Heavyweights Streamline Gear for MTU Market
The burgeoning new business potential in the MTU market is drawing lots of interest from DSL equipment heavyweights as well. Companies like AccessLan Communications Inc. (www.accesslan.com), Copper Mountain, Lucent Technologies Inc. (www.lucent.com) and Orckit Communications Ltd. (www.orckit.com) see this area as a lucrative niche and are retrofitting their gear to make it compatible with the space constraints of large office buildings and apartment complexes.
Just one year after the launch of its popular Stinger DSLAM, Lucent introduced the Stinger LS 1, a 19-inch rack mountable DSLAM that scales up to 720 ports per rack, and the Stinger LS 2, a 23-inch product that can support up to 1,008 ports per rack.
According to Bruce Miller, senior product manager for Lucent's InterNetworking Systems, these smaller DSLAMs are targeted to smaller COs for incumbent carriers in Tier 2 and Tier 3 markets and for the MDU/MTU marketplace.
Fixed wireless player Winstar Communications Inc. (www.winstar.com) has already signed on to deploy the Stinger LS and incorporate the technology in its in-building network architecture. The Stinger will deliver high-speed access, and local and long-distance service to Winstar's commercial buildings.

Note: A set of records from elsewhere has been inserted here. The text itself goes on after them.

--- config.mk ---
export PLATFORM = sky130hd
export DESIGN_NAME = mdl_dmadreg_wordbuf_flat
export DESIGN_NICKNAME = d
export VERILOG_FILES = /design/src/rtl/mdl_dmadreg_wordbuf_pkg.sv /design/src/rtl/mdl_dmadreg_wordbuf_if.sv /design/src/rtl/mdl_dmadreg_holdcnt.sv /design/src/rtl/mdl_dmadreg_wordbuf.sv /design/src/flat_wrapper.sv
export SDC_FILE = /design/constraint.sdc
export NUM_CORES = 1
export LEC_CHECK = 0
export ABC_AREA = 1
export CORE_MARGIN = 2
export CORE_UTILIZATION = 57
export DETAILED_ROUTE_END_ITERATION = 12
export DONT_BUFFER_PORTS = 1
export PLACE_DENSITY = 0.78
export SYNTH_ARGS = -nofsm -noshare
export SYNTH_HDL_FRONTEND = slang
export SYNTH_SLANG_ARGS = --single-unit
--- constraint.sdc ---
create_clock -name i_MCLK -period 2.2 [get_ports i_MCLK]
set_clock_uncertainty 0.15 [all_clocks]
set_input_delay 0.22 -clock i_MCLK [delete_from_list [all_inputs] [get_ports i_MCLK]]
set_output_delay 0.22 -clock i_MCLK [all_outputs]
set_load 0.05 [all_outputs]
## src/rtl/reorder_buffer.sv

```systemverilog
// Circular in-order reorder buffer: allocates tags at dispatch, captures CDB results and retires in program order.
// Optional ROB_BYPASS_EN: operand lookups also see the same-cycle CDB broadcast.
module reorder_buffer #(
  parameter int ROB_SIZE  = 16,
  parameter int ROB_IDX_W = 4
) (
  input  logic                 clk,
  input  logic                 rst,
  input  logic                 rdy,
  input  logic                 issue_valid,
  output logic                 issue_ready,
  input  logic [4:0]           issue_rd,
  input  logic                 issue_is_branch,
  input  logic                 issue_pred_taken,
  output logic [ROB_IDX_W-1:0] issue_tag,
  input  logic                 cdb_valid,
  input  logic [ROB_IDX_W-1:0] cdb_tag,
  input  logic [31:0]          cdb_value,
  input  logic                 cdb_taken,
  input  logic [31:0]          cdb_target,
  input  logic [ROB_IDX_W-1:0] q1_tag,
  input  logic [ROB_IDX_W-1:0] q2_tag,
  output logic                 q1_ready,
  output logic                 q2_ready,
  output logic [31:0]          q1_value,
  output logic [31:0]          q2_value,
  output logic                 commit_valid,
  output logic [4:0]           commit_rd,
  output logic [31:0]          commit_value,
  output logic [ROB_IDX_W-1:0] commit_tag,
  output logic                 jump_wrong,
  output logic [31:0]          jump_target
);

  localparam logic [ROB_IDX_W:0] FULL = ROB_SIZE[ROB_IDX_W:0];

  logic                 busy        [ROB_SIZE];
  logic                 entry_ready [ROB_SIZE];
  logic [4:0]           entry_rd    [ROB_SIZE];
  logic [31:0]          entry_value [ROB_SIZE];
  logic                 entry_br    [ROB_SIZE];
  logic                 entry_pred  [ROB_SIZE];
  logic                 entry_taken [ROB_SIZE];
  logic [31:0]          entry_tgt   [ROB_SIZE];

  logic [ROB_IDX_W-1:0] head, tail;
  logic [ROB_IDX_W:0]   count;

  logic head_done, mispredict, commit_fire, issue_fire, cdb_hit;

  assign issue_ready = (count < FULL);
  assign issue_tag   = tail;
  assign cdb_hit     = cdb_valid && busy[cdb_tag];

  always_comb begin
    head_done   = (count != '0) && busy[head] && entry_ready[head];
    mispredict  = head_done && entry_br[head] && (entry_taken[head] != entry_pred[head]);
    commit_fire = rdy && head_done && !mispredict;
    issue_fire  = rdy && issue_valid && issue_ready && !mispredict;
  end

  always_comb begin
    q1_ready = busy[q1_tag] && entry_ready[q1_tag];
    q1_value = entry_value[q1_tag];
    q2_ready = busy[q2_tag] && entry_ready[q2_tag];
    q2_value = entry_value[q2_tag];
`ifdef ROB_BYPASS_EN
    if (cdb_valid && cdb_tag == q1_tag) begin
      q1_ready = 1'b1;
      q1_value = cdb_value;
    end
    if (cdb_valid && cdb_tag == q2_tag) begin
      q2_ready = 1'b1;
      q2_value = cdb_value;
    end
`endif
  end

  // Control state: pointers, occupancy and busy/ready flags.
  always_ff @(posedge clk or negedge rst) begin
    if (!rst) begin
      busy         <= '{default: 1'b0};
      entry_ready  <= '{default: 1'b0};
      head         <= '0;
      tail         <= '0;
      count        <= '0;
      commit_valid <= 1'b0;
      commit_rd    <= '0;
      commit_value <= '0;
      commit_tag   <= '0;
      jump_wrong   <= 1'b0;
      jump_target  <= '0;
    end else begin
      commit_valid <= 1'b0;
      jump_wrong   <= 1'b0;
      if (rdy) begin
        if (mispredict) begin
          busy        <= '{default: 1'b0};
          entry_ready <= '{default: 1'b0};
          head        <= '0;
          tail        <= '0;
          count       <= '0;
          jump_wrong  <= 1'b1;
          jump_target <= entry_tgt[head];
        end else begin
          if (cdb_hit)
            entry_ready[cdb_tag] <= 1'b1;
          if (issue_fire) begin
            busy[tail]        <= 1'b1;
            entry_ready[tail] <= 1'b0;
            tail              <= tail + 1'b1;
          end
          // Issue never targets head while commit fires: that needs a full buffer.
          if (commit_fire) begin
            busy[head]        <= 1'b0;
            entry_ready[head] <= 1'b0;
            head              <= head + 1'b1;
            commit_valid      <= 1'b1;
            commit_rd         <= entry_br[head] ? 5'd0 : entry_rd[head];
            commit_value      <= entry_value[head];
            commit_tag        <= head;
          end
          if (issue_fire && !commit_fire)
            count <= count + 1'b1;
          else if (!issue_fire && commit_fire)
            count <= count - 1'b1;
        end
      end
    end
  end

  // Payload storage; validity is tracked entirely by busy/ready.
  always_ff @(posedge clk) begin
    if (rdy) begin
      if (issue_fire) begin
        entry_rd[tail]   <= issue_rd;
        entry_br[tail]   <= issue_is_branch;
        entry_pred[tail] <= issue_pred_taken;
      end
      if (cdb_hit) begin
        entry_value[cdb_tag] <= cdb_value;
        entry_taken[cdb_tag] <= cdb_taken;
        entry_tgt[cdb_tag]   <= cdb_target;
      end
    end
  end

endmodule

```
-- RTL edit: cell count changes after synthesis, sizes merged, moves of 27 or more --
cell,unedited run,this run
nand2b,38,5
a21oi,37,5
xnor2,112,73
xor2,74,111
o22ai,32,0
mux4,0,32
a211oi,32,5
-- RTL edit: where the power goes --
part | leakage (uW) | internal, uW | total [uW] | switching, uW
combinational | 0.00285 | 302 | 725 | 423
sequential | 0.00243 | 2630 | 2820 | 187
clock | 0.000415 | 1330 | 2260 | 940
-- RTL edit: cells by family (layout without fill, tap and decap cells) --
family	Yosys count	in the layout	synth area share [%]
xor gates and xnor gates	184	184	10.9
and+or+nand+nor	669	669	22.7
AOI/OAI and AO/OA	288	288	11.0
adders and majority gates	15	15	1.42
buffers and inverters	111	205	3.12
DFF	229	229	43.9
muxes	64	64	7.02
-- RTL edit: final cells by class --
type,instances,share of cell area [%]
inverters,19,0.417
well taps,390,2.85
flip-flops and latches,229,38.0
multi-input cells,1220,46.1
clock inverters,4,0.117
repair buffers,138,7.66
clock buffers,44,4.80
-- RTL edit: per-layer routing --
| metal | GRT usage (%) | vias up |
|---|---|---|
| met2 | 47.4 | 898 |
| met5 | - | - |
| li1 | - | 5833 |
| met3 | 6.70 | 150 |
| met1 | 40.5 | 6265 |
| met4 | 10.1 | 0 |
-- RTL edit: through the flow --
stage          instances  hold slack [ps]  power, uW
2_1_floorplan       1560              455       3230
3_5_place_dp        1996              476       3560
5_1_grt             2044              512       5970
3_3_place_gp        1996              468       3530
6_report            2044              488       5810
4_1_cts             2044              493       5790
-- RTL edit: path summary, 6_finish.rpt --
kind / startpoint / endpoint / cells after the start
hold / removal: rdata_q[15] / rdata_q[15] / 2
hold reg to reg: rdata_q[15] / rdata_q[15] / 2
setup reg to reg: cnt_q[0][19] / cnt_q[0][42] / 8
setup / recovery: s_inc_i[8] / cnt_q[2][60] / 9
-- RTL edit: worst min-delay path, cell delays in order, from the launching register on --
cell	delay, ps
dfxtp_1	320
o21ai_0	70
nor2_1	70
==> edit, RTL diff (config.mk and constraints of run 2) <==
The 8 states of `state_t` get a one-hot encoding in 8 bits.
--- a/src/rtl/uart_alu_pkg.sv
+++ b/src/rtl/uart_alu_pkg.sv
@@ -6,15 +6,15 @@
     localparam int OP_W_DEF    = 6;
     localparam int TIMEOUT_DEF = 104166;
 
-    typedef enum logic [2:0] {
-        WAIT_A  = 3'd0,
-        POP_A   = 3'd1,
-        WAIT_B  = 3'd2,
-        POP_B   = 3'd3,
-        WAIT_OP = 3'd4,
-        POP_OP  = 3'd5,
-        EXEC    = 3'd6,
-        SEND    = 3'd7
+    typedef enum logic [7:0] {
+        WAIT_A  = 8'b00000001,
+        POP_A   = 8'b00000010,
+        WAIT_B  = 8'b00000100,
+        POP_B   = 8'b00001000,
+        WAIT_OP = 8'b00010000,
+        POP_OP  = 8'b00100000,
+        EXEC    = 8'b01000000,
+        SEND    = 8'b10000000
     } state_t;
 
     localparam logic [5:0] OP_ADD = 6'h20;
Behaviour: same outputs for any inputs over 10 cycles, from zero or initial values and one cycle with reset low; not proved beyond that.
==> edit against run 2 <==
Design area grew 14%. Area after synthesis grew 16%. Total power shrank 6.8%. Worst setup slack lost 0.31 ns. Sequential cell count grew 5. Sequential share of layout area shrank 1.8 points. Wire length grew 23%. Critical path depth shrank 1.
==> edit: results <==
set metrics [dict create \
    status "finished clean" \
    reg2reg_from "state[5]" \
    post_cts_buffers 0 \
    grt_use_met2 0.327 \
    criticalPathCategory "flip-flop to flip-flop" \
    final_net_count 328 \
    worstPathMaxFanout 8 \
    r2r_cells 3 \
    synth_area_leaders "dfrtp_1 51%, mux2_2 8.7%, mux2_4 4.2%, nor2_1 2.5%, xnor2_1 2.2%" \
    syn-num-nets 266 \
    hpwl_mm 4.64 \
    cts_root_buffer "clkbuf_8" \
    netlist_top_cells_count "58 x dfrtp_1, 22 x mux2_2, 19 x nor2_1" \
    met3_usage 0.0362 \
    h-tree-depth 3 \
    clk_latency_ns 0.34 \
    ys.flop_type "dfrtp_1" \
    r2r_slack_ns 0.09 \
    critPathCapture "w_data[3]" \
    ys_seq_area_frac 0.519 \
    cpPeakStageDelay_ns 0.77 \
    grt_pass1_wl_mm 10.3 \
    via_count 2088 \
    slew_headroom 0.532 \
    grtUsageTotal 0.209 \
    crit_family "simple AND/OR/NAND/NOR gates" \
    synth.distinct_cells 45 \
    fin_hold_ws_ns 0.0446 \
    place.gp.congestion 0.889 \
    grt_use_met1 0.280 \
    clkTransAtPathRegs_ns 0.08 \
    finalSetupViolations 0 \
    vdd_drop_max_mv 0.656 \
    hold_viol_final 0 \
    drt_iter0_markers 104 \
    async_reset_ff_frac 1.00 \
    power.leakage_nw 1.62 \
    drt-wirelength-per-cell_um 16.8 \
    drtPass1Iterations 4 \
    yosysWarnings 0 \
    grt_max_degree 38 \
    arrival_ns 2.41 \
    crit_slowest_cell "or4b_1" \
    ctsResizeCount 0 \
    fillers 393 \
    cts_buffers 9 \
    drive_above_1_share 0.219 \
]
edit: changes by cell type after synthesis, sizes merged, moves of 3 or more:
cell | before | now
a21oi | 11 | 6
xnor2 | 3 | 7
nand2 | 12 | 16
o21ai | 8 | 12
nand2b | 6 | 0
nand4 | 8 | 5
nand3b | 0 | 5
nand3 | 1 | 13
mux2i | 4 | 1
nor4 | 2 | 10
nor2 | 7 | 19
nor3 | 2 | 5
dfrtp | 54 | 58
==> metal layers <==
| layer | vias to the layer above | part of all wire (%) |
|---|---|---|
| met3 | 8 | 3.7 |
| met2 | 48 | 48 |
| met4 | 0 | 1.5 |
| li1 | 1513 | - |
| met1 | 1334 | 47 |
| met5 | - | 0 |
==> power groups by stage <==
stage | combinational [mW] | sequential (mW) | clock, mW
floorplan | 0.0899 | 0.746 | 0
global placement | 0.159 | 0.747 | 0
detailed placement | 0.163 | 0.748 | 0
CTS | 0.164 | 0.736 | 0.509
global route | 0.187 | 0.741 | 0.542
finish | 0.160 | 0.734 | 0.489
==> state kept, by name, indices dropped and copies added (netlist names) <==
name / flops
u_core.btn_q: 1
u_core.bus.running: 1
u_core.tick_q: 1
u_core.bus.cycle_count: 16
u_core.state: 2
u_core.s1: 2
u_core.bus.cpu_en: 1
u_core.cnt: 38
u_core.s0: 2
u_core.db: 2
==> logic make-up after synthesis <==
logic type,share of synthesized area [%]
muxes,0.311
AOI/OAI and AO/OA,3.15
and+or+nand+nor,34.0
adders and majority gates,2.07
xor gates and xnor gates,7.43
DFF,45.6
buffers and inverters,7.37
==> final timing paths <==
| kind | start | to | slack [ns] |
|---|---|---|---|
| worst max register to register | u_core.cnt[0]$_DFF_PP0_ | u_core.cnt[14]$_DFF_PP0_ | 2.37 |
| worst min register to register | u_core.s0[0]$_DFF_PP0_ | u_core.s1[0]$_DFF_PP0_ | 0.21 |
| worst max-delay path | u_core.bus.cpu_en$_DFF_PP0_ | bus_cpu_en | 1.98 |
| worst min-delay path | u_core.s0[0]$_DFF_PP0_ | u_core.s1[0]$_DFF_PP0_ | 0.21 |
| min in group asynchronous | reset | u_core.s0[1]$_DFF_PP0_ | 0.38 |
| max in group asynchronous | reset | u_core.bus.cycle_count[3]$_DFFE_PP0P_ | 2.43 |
==> config.mk <==
export PLATFORM = sky130hd
export DESIGN_NAME = irq_request_sequencer_flat
export DESIGN_NICKNAME = d
export VERILOG_FILES = /design/src/rtl/irq_request_sequencer_pkg.sv /design/src/rtl/irq_request_sequencer_if.sv /design/src/rtl/irq_request_sequencer_pending_bank.sv /design/src/rtl/irq_request_sequencer.sv /design/src/flat_wrapper.sv
export SDC_FILE = /design/constraint.sdc
export NUM_CORES = 1
export LEC_CHECK = 0
export BUFFER_PORTS_ARGS = -buffer_cell sky130_fd_sc_hd__buf_2
export CORE_UTILIZATION = 47
export DETAILED_ROUTE_END_ITERATION = 6
export PLACE_DENSITY = 0.75
export SETUP_SLACK_MARGIN = 0.4
export SLEW_MARGIN = 10
export SYNTH_ARGS = -nofsm -noshare
export SYNTH_HDL_FRONTEND = slang
export SYNTH_SLANG_ARGS = --single-unit
==> constraint.sdc <==
create_clock -name clk -period 3.3 [get_ports clk]
set_input_delay 0.66 -clock clk [delete_from_list [all_inputs] [get_ports clk]]
set_output_delay 0.66 -clock clk [all_outputs]
set_load 0.05 [all_outputs]
==> src/rtl/qspi_tx_shift.sv <==
// Quad SPI transmit serializer: loads a 32-bit word and shifts it out on 1/2/4 lanes per SCLK strobe.
// Latency: first beat one cycle after load; done_o pulses one cycle after the final strobe.
module qspi_tx_shift #(
  parameter int unsigned DW = 32
) (
  input  logic          clk_i,
  input  logic          rst_ni,
  input  logic [DW-1:0] data_i,
  input  logic [1:0]    len_i,
  input  logic [1:0]    mode_i,
  input  logic          lsb_first_i,
  input  logic          load_valid_i,
  output logic          load_ready_o,
  input  logic          shift_en_i,
  input  logic          abort_i,
  output logic [3:0]    qsd_o,
  output logic [3:0]    qsd_oe_o,
  output logic          busy_o,
  output logic          done_o
);

  typedef enum logic {IDLE, SHIFT} state_e;

  localparam logic [5:0] DW6 = 6'(DW);

  state_e        state_q, state_d;
  logic [DW-1:0] sr_q, sr_d;
  logic [5:0]    cnt_q, cnt_d;
  logic [1:0]    lane_sh_q, lane_sh_d;
  logic          lsb_q, lsb_d;
  logic          done_q, done_d;

  // Load-time decode: lane_sh is log2(lanes), so beats = nbits >> lane_sh.
  logic [5:0]    nbits;
  logic [1:0]    lane_sh_in;
  logic [5:0]    beats;
  logic [DW-1:0] sr_load;

  always_comb begin
    nbits      = (len_i == 2'd0) ? DW6 : {1'b0, len_i, 3'b000};
    case (mode_i)
      2'b01:   lane_sh_in = 2'd1;
      2'b10:   lane_sh_in = 2'd2;
      default: lane_sh_in = 2'd0;
    endcase
    beats = nbits >> lane_sh_in;
    if (lsb_first_i) begin
      sr_load = data_i & ({DW{1'b1}} >> (DW6 - nbits));
    end else begin
      sr_load = data_i << (DW6 - nbits);
    end
  end

  always_comb begin
    state_d   = state_q;
    sr_d      = sr_q;
    cnt_d     = cnt_q;
    lane_sh_d = lane_sh_q;
    lsb_d     = lsb_q;
    done_d    = 1'b0;
    case (state_q)
      IDLE: begin
        if (load_valid_i) begin
          state_d   = SHIFT;
          sr_d      = sr_load;
          cnt_d     = beats;
          lane_sh_d = lane_sh_in;
          lsb_d     = lsb_first_i;
        end
      end
      SHIFT: begin
        if (abort_i) begin
          state_d = IDLE;
          cnt_d   = '0;
          sr_d    = '0;
        end else if (shift_en_i) begin
          sr_d  = lsb_q ? (sr_q >> (3'd1 << lane_sh_q)) : (sr_q << (3'd1 << lane_sh_q));
          cnt_d = cnt_q - 6'd1;
          if (cnt_q == 6'd1) begin
            state_d = IDLE;
            done_d  = 1'b1;
          end
        end
      end
      default: state_d = IDLE;
    endcase
  end

  always_ff @(posedge clk_i or negedge rst_ni) begin
    if (!rst_ni) begin
      state_q   <= IDLE;
      sr_q      <= '0;
      cnt_q     <= '0;
      lane_sh_q <= '0;
      lsb_q     <= 1'b0;
      done_q    <= 1'b0;
    end else begin
      state_q   <= state_d;
      sr_q      <= sr_d;
      cnt_q     <= cnt_d;
      lane_sh_q <= lane_sh_d;
      lsb_q     <= lsb_d;
      done_q    <= done_d;
    end
  end

  // Lanes are driven only while shifting; the pads float otherwise.
  always_comb begin
    qsd_o    = 4'b0000;
    qsd_oe_o = 4'b0000;
    if (state_q == SHIFT) begin
      case (lane_sh_q)
        2'd2: begin
          qsd_o    = lsb_q ? sr_q[3:0] : sr_q[DW-1:DW-4];
          qsd_oe_o = 4'b1111;
        end
        2'd1: begin
          qsd_o    = {2'b00, (lsb_q ? sr_q[1:0] : sr_q[DW-1:DW-2])};
          qsd_oe_o = 4'b0011;
        end
        default: begin
          qsd_o    = {3'b000, (lsb_q ? sr_q[0] : sr_q[DW-1])};
          qsd_oe_o = 4'b0001;
        end
      endcase
    end
  end

  assign load_ready_o = (state_q == IDLE);
  assign busy_o       = (state_q == SHIFT);
  assign done_o       = done_q;

endmodule
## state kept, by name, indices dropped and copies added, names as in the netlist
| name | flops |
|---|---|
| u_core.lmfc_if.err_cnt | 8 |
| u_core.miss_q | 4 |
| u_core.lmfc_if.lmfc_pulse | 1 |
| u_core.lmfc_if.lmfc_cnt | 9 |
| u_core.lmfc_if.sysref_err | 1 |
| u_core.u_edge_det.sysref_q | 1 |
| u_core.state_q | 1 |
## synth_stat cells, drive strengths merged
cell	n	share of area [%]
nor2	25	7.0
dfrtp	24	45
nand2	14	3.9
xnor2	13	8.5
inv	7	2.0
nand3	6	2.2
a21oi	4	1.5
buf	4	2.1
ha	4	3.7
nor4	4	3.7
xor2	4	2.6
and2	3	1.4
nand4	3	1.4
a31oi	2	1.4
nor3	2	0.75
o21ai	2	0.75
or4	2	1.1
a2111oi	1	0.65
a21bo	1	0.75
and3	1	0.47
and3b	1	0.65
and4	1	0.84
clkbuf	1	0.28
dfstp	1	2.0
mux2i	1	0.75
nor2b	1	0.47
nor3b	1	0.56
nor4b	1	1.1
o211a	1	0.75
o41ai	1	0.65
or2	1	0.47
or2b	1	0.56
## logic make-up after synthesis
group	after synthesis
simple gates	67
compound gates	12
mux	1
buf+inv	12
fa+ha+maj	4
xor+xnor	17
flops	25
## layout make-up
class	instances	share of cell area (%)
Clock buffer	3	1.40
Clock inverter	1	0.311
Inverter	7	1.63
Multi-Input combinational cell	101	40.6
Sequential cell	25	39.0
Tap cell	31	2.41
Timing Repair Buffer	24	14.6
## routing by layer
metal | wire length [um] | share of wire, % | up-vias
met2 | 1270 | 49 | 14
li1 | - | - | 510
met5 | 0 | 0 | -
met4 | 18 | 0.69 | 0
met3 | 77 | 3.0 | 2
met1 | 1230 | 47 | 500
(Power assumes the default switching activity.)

Like Lucent, Israel-based Orckit Communications is moving into the MDU/MTU market with its eDSL inTENcity system, which offers SDSL at rates of 10mbps per tenant. According to Orckit general manager Larry Keith, the company started marketing its MTU products last October after its acquired Israeli startup EDSL Networks and its line of MTU gear. Orckit's MTU-based DSLAMs are being used in China, Korea, Russia and Sweden. In addition, in July, Orckit teamed with Western Multiplex Corp. (www.wmux.com) to offer a bundled eDSL connection and fixed wireless access solutions for BLECs.
Another DSLAM leader that is making great strides in the MTU market is AccessLan. According to Infonetics Research Inc.'s (www.infonetics.com) August 2000 report on service provider core and edge hardware, AccessLan has a 42 percent share of the MTU hardware marketplace. The company's PL-1000 line of i-SLAMs feature 8-port and 12-port stackable modules, as well as soft-port SDSL modules that can be configured for 12 or 24 ports. AccessLan director of BTS marketing Celeste DeMilt says there is a tremendous opportunity in the MTU market, especially among small and medium-sized business parks, many of which only have dial-up access. And unlike the larger downtown buildings, "these real estate guys will let you in," DeMilt says.